### [EXERCISE DIRECTIONS]
When the line containing "final_layout,seq_area,2260,sq um" appears in the entries below, begin printing there and stop after the line containing "global_routing,gr-usage-met3,4.61,%"; print each of those lines exactly and no other line.

[Opening MATERIAL PROVIDED section]

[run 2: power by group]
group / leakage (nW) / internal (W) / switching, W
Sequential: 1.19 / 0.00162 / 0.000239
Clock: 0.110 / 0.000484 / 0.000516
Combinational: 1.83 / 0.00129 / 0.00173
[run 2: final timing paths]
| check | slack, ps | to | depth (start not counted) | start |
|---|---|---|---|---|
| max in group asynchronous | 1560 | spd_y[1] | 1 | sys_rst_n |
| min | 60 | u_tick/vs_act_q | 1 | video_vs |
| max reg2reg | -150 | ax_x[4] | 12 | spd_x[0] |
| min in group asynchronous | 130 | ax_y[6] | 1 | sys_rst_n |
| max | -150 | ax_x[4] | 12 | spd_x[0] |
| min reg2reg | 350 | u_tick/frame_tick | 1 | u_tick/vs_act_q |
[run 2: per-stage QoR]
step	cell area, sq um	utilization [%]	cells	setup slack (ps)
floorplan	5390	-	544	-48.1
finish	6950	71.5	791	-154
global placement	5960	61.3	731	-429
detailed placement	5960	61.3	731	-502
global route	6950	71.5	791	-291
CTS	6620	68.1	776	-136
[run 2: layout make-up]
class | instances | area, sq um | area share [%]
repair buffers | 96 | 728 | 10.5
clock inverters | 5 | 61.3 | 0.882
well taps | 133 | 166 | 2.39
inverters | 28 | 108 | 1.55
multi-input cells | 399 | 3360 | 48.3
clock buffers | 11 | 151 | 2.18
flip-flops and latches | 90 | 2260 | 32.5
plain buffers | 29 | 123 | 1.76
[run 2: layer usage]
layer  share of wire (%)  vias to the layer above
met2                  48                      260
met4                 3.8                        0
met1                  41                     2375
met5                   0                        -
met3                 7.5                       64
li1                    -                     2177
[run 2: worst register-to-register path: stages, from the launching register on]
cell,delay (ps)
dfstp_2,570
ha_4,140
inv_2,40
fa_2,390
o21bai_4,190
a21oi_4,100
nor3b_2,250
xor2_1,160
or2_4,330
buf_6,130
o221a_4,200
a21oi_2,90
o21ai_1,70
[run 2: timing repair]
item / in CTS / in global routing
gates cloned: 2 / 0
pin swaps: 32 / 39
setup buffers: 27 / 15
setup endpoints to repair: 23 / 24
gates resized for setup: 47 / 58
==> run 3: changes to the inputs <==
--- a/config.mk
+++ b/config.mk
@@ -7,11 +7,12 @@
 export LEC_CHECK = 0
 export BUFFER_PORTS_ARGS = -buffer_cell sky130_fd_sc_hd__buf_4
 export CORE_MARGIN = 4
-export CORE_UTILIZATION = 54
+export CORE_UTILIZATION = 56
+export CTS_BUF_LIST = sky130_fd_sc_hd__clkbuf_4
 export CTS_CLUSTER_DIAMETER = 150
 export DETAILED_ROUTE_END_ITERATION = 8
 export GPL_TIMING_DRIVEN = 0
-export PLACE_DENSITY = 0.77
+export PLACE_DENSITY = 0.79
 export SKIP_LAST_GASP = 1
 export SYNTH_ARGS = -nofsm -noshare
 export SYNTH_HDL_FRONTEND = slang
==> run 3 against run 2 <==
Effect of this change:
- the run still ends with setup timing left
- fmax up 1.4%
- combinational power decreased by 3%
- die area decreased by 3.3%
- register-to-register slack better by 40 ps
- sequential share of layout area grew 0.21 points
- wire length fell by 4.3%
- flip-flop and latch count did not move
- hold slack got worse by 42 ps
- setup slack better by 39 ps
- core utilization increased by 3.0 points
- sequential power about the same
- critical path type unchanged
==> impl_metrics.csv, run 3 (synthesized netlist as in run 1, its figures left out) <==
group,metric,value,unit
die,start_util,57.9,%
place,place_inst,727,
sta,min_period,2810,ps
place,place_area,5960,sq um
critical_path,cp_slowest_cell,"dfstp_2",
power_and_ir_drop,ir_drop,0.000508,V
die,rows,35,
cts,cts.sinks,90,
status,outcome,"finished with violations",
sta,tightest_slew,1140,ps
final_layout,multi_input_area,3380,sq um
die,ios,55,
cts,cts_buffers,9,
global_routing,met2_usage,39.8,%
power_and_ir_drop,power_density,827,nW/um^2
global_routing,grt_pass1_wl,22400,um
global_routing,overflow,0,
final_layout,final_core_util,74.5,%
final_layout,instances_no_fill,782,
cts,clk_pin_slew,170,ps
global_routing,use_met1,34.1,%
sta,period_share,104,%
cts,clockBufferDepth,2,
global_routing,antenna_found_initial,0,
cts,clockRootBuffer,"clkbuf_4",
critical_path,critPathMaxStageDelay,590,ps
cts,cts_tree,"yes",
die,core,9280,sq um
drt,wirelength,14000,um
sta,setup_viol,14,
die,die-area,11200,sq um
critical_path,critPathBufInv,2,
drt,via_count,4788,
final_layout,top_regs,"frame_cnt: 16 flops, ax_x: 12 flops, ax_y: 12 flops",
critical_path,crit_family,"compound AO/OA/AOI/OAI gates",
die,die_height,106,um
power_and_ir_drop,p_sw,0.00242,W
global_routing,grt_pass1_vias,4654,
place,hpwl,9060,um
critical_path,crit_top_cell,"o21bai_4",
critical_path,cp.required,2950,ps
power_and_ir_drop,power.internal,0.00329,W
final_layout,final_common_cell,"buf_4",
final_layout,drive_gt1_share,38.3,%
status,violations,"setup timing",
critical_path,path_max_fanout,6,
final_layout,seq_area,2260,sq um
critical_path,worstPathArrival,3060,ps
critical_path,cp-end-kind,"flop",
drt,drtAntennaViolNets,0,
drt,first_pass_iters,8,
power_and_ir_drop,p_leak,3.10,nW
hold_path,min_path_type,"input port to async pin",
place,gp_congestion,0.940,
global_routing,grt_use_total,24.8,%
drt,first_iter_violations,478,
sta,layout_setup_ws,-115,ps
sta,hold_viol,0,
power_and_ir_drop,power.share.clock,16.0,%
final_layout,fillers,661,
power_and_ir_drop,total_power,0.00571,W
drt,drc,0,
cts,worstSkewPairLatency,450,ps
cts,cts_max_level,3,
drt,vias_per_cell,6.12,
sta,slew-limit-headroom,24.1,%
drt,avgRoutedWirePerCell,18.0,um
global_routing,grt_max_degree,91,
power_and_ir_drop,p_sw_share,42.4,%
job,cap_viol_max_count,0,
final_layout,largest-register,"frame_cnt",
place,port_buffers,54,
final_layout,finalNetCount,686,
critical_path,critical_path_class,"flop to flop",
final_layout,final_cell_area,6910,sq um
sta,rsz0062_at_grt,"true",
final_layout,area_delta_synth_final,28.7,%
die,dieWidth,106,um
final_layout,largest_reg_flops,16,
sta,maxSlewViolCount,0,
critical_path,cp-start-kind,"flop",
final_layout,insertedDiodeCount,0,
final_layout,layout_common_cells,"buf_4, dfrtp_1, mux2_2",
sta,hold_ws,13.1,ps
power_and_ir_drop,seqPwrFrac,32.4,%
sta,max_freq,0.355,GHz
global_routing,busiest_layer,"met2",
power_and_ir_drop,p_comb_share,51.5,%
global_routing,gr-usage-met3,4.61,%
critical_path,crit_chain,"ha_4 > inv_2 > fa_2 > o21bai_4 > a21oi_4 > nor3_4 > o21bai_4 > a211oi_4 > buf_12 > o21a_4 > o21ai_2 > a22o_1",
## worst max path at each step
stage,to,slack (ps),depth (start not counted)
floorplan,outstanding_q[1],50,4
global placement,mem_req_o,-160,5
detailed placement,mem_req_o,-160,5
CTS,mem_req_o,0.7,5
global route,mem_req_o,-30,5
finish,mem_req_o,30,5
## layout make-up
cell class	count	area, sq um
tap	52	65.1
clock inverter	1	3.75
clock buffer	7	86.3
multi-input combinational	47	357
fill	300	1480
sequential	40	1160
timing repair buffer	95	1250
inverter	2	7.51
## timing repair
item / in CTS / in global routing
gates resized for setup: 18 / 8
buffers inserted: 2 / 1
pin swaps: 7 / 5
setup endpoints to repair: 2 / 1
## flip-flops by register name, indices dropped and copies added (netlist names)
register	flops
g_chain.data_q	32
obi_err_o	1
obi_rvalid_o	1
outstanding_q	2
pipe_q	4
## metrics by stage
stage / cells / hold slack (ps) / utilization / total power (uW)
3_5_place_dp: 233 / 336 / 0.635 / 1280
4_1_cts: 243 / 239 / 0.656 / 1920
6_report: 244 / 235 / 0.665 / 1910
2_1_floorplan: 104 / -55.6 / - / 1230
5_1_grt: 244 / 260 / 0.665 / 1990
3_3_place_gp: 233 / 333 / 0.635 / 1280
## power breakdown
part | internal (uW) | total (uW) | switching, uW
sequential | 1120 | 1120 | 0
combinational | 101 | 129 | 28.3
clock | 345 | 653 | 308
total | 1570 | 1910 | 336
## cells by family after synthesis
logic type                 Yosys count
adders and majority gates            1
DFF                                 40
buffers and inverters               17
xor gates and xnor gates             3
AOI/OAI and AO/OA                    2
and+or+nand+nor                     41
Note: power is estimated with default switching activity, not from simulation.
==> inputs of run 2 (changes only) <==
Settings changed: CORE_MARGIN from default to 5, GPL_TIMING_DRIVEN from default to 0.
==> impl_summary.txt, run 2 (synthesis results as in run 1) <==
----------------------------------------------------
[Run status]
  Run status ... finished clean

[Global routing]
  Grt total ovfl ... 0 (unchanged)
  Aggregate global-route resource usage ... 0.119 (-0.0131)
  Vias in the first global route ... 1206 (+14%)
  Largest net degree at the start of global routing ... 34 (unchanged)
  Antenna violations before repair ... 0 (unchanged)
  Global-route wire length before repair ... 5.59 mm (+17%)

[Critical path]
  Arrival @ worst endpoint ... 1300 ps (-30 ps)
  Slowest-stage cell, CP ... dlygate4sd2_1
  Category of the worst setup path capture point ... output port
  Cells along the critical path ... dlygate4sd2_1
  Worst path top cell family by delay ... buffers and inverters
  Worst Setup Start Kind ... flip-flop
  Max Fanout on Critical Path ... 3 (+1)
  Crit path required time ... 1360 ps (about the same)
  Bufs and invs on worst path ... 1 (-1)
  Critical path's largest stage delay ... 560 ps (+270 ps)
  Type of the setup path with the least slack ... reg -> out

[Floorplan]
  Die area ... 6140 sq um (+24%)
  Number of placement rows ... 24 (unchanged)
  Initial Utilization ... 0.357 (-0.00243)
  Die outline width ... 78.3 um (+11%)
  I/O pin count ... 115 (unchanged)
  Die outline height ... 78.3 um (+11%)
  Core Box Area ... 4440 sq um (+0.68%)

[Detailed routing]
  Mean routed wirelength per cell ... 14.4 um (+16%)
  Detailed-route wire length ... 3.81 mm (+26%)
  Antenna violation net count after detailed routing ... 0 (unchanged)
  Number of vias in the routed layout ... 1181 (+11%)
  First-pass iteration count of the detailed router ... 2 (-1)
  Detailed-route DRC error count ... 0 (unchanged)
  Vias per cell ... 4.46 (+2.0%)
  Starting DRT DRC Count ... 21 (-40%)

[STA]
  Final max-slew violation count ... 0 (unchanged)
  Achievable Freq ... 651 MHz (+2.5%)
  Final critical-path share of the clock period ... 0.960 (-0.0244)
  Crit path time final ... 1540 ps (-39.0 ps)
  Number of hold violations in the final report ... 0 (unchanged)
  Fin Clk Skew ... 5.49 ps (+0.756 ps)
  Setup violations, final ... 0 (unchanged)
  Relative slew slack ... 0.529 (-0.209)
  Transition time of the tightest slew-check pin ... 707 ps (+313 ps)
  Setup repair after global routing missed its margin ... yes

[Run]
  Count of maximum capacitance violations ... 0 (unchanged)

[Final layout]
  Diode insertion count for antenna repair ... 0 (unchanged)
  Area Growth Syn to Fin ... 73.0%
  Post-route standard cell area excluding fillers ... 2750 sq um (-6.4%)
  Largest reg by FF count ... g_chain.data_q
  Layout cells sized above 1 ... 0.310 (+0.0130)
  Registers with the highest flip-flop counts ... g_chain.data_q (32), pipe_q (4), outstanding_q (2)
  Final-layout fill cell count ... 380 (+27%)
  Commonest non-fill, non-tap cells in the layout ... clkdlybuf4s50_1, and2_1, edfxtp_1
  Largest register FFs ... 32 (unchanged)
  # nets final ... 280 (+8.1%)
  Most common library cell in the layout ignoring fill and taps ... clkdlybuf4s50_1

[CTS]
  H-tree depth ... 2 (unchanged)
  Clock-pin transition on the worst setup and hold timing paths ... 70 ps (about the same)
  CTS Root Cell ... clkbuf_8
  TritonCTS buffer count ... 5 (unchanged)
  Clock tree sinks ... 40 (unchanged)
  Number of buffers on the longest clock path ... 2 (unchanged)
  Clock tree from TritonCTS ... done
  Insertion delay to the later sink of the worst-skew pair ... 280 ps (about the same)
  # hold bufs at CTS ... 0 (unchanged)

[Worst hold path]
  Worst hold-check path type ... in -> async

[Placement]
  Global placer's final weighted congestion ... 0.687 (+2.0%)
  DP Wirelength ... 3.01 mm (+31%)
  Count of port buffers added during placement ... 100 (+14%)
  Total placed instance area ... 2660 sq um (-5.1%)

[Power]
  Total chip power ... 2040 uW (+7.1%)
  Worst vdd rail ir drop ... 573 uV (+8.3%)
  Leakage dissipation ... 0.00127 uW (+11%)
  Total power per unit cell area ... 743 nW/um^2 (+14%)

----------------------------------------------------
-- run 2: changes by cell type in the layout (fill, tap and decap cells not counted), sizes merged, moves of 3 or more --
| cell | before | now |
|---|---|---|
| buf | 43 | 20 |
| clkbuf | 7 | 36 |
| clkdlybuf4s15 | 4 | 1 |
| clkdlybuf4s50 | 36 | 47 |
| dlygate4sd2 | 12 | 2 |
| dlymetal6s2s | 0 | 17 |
File: src/rtl/mem_rd_sched.sv
`default_nettype none
// ============================================================================
// Module : mem_rd_sched
// Desc   : Round-robin scheduler for the shared SRAM read port (burst-locked,
//          tagged return steering) and the free-list free port. Optional
//          per-port grant counters when MEM_RD_SCHED_STATS_EN is defined.
// Rev    : 1.0  initial release
// ============================================================================
module mem_rd_sched #(
  parameter int NUM_PORTS  = 4,
  parameter int ADDR_W     = 10,
  parameter int BLOCK_BITS = 64,
  parameter int RD_LAT     = 1,
  parameter int MAX_BURST  = 4
) (
  input  logic                  clk,
  input  logic                  rst_n,
  input  logic [NUM_PORTS-1:0]  re_i,
  input  logic [ADDR_W-1:0]     raddr_i [NUM_PORTS],
  output logic [NUM_PORTS-1:0]  gnt_o,
  output logic                  mem_re_o,
  output logic [ADDR_W-1:0]     mem_raddr_o,
  input  logic                  mem_rvalid_i,
  input  logic [BLOCK_BITS-1:0] mem_rdata_i,
  output logic [NUM_PORTS-1:0]  rvalid_o,
  output logic [BLOCK_BITS-1:0] rdata_o [NUM_PORTS],
  input  logic [NUM_PORTS-1:0]  free_req_i,
  input  logic [ADDR_W-1:0]     free_block_idx_i [NUM_PORTS],
  output logic [NUM_PORTS-1:0]  free_gnt_o,
  output logic                  free_req_o,
  output logic [ADDR_W-1:0]     free_block_idx_o,
  output logic                  err_o,
  output logic [15:0]           stat_gnt_cnt_o [NUM_PORTS]
);

  localparam int c_ptr_w = (NUM_PORTS > 1) ? $clog2(NUM_PORTS) : 1;
  localparam int c_cnt_w = $clog2(MAX_BURST + 1);
  localparam logic [c_ptr_w-1:0] c_ptr_one   = c_ptr_w'(1);
  localparam logic [c_cnt_w-1:0] c_cnt_one   = c_cnt_w'(1);
  localparam logic [c_cnt_w-1:0] c_max_burst = c_cnt_w'(MAX_BURST);
  localparam logic [0:0] c_s_idle  = 1'b0;
  localparam logic [0:0] c_s_burst = 1'b1;

  function automatic logic [c_ptr_w-1:0] f_inc(input logic [c_ptr_w-1:0] p);
    return (int'(p) == NUM_PORTS - 1) ? '0 : p + c_ptr_one;
  endfunction

  // Returns {found, index} of the first request at or after start, wrapping.
  function automatic logic [c_ptr_w:0] f_pick(input logic [NUM_PORTS-1:0] req,
                                              input logic [c_ptr_w-1:0]   start);
    logic               found;
    logic [c_ptr_w-1:0] idx;
    logic [c_ptr_w-1:0] cur;
    found = 1'b0;
    idx   = '0;
    cur   = start;
    for (int i = 0; i < NUM_PORTS; i++) begin
      if (!found && req[cur]) begin
        found = 1'b1;
        idx   = cur;
      end
      cur = f_inc(cur);
    end
    return {found, idx};
  endfunction

  // ---------------------------------------------------------------- read FSM
  logic [0:0]         r_state, w_state_nxt;
  logic [c_ptr_w-1:0] r_rr_ptr, w_rr_ptr_nxt;
  logic [c_ptr_w-1:0] r_owner, w_owner_nxt;
  logic [c_cnt_w-1:0] r_burst_cnt, w_cnt_nxt;
  logic               w_hold, w_found, w_gnt_vld;
  logic [c_ptr_w-1:0] w_start, w_win, w_gnt_port;

  always_ff @(posedge clk or negedge rst_n) begin
    if (!rst_n) begin
      r_state     <= c_s_idle;
      r_rr_ptr    <= '0;
      r_owner     <= '0;
      r_burst_cnt <= '0;
    end else begin
      r_state     <= w_state_nxt;
      r_rr_ptr    <= w_rr_ptr_nxt;
      r_owner     <= w_owner_nxt;
      r_burst_cnt <= w_cnt_nxt;
    end
  end

  // A releasing burst arbitrates from owner+1 in the same cycle (no bubble).
  always_comb begin
    w_hold     = (r_state == c_s_burst) && re_i[r_owner] && (r_burst_cnt < c_max_burst);
    w_start    = (r_state == c_s_burst) ? f_inc(r_owner) : r_rr_ptr;
    {w_found, w_win} = f_pick(re_i, w_start);
    w_gnt_vld  = w_hold || w_found;
    w_gnt_port = w_hold ? r_owner : w_win;
  end

  always_comb begin
    w_state_nxt  = c_s_idle;
    w_rr_ptr_nxt = w_start;
    w_owner_nxt  = r_owner;
    w_cnt_nxt    = '0;
    if (w_hold) begin
      w_state_nxt  = c_s_burst;
      w_rr_ptr_nxt = r_rr_ptr;
      w_cnt_nxt    = r_burst_cnt + c_cnt_one;
    end else if (w_found) begin
      if (MAX_BURST > 1) begin
        w_state_nxt = c_s_burst;
        w_owner_nxt = w_win;
        w_cnt_nxt   = c_cnt_one;
      end else begin
        w_rr_ptr_nxt = f_inc(w_win);
      end
    end
  end

  // Combinational grants are masked by rst_n so every output is 0 in reset.
  always_comb begin
    gnt_o       = '0;
    mem_re_o    = 1'b0;
    mem_raddr_o = '0;
    if (rst_n && w_gnt_vld) begin
      gnt_o[w_gnt_port] = 1'b1;
      mem_re_o          = 1'b1;
      mem_raddr_o       = raddr_i[w_gnt_port];
    end
  end

  // ---------------------------------------------------------------- tag pipe
  logic [RD_LAT-1:0]  r_tag_vld;
  logic [c_ptr_w-1:0] r_tag_port [RD_LAT];
  logic               r_err;
  logic               w_head_vld;
  logic [c_ptr_w-1:0] w_head_port;

  always_ff @(posedge clk or negedge rst_n) begin
    if (!rst_n) begin
      r_tag_vld <= '0;
      for (int i = 0; i < RD_LAT; i++) r_tag_port[i] <= '0;
    end else begin
      r_tag_vld[0]  <= mem_re_o;
      r_tag_port[0] <= w_gnt_port;
      for (int i = 1; i < RD_LAT; i++) begin
        r_tag_vld[i]  <= r_tag_vld[i-1];
        r_tag_port[i] <= r_tag_port[i-1];
      end
    end
  end

  assign w_head_vld  = r_tag_vld[RD_LAT-1];
  assign w_head_port = r_tag_port[RD_LAT-1];

  always_comb begin
    rvalid_o = '0;
    if (w_head_vld && mem_rvalid_i) rvalid_o[w_head_port] = 1'b1;
  end

  always_ff @(posedge clk or negedge rst_n) begin
    if (!rst_n)                        r_err <= 1'b0;
    else if (w_head_vld != mem_rvalid_i) r_err <= 1'b1;
  end
  assign err_o = r_err;

  generate
    for (genvar p = 0; p < NUM_PORTS; p++) begin : g_rdata
      assign rdata_o[p] = rst_n ? mem_rdata_i : '0;
    end
  endgenerate

  // ---------------------------------------------------------------- free path
  logic [c_ptr_w-1:0] r_fr_ptr;
  logic               r_free_req;
  logic [ADDR_W-1:0]  r_free_idx;
  logic               w_fr_found;
  logic [c_ptr_w-1:0] w_fr_win;

  always_comb begin
    {w_fr_found, w_fr_win} = f_pick(free_req_i, r_fr_ptr);
    free_gnt_o = '0;
    if (rst_n && w_fr_found) free_gnt_o[w_fr_win] = 1'b1;
  end

  always_ff @(posedge clk or negedge rst_n) begin
    if (!rst_n) begin
      r_fr_ptr   <= '0;
      r_free_req <= 1'b0;
      r_free_idx <= '0;
    end else begin
      r_free_req <= w_fr_found;
      r_free_idx <= w_fr_found ? free_block_idx_i[w_fr_win] : '0;
      if (w_fr_found) r_fr_ptr <= f_inc(w_fr_win);
    end
  end

  assign free_req_o       = r_free_req;
  assign free_block_idx_o = r_free_idx;

  // ---------------------------------------------------------------- stats
`ifdef MEM_RD_SCHED_STATS_EN
  generate
    for (genvar p = 0; p < NUM_PORTS; p++) begin : g_stat
      logic [15:0] r_cnt;
      always_ff @(posedge clk or negedge rst_n) begin
        if (!rst_n)                         r_cnt <= '0;
        else if (gnt_o[p] && r_cnt != 16'hFFFF) r_cnt <= r_cnt + 16'd1;
      end
      assign stat_gnt_cnt_o[p] = r_cnt;
    end
  endgenerate
`else
  generate
    for (genvar p = 0; p < NUM_PORTS; p++) begin : g_stat_off
      assign stat_gnt_cnt_o[p] = '0;
    end
  endgenerate
`endif

endmodule
`default_nettype wire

[Closing MATERIAL PROVIDED section]

### [ANSWER]
final_layout,seq_area,2260,sq um
critical_path,worstPathArrival,3060,ps
critical_path,cp-end-kind,"flop",
drt,drtAntennaViolNets,0,
drt,first_pass_iters,8,
power_and_ir_drop,p_leak,3.10,nW
hold_path,min_path_type,"input port to async pin",
place,gp_congestion,0.940,
global_routing,grt_use_total,24.8,%
drt,first_iter_violations,478,
sta,layout_setup_ws,-115,ps
sta,hold_viol,0,
power_and_ir_drop,power.share.clock,16.0,%
final_layout,fillers,661,
power_and_ir_drop,total_power,0.00571,W
drt,drc,0,
cts,worstSkewPairLatency,450,ps
cts,cts_max_level,3,
drt,vias_per_cell,6.12,
sta,slew-limit-headroom,24.1,%
drt,avgRoutedWirePerCell,18.0,um
global_routing,grt_max_degree,91,
power_and_ir_drop,p_sw_share,42.4,%
job,cap_viol_max_count,0,
final_layout,largest-register,"frame_cnt",
place,port_buffers,54,
final_layout,finalNetCount,686,
critical_path,critical_path_class,"flop to flop",
final_layout,final_cell_area,6910,sq um
sta,rsz0062_at_grt,"true",
final_layout,area_delta_synth_final,28.7,%
die,dieWidth,106,um
final_layout,largest_reg_flops,16,
sta,maxSlewViolCount,0,
critical_path,cp-start-kind,"flop",
final_layout,insertedDiodeCount,0,
final_layout,layout_common_cells,"buf_4, dfrtp_1, mux2_2",
sta,hold_ws,13.1,ps
power_and_ir_drop,seqPwrFrac,32.4,%
sta,max_freq,0.355,GHz
global_routing,busiest_layer,"met2",
power_and_ir_drop,p_comb_share,51.5,%
global_routing,gr-usage-met3,4.61,%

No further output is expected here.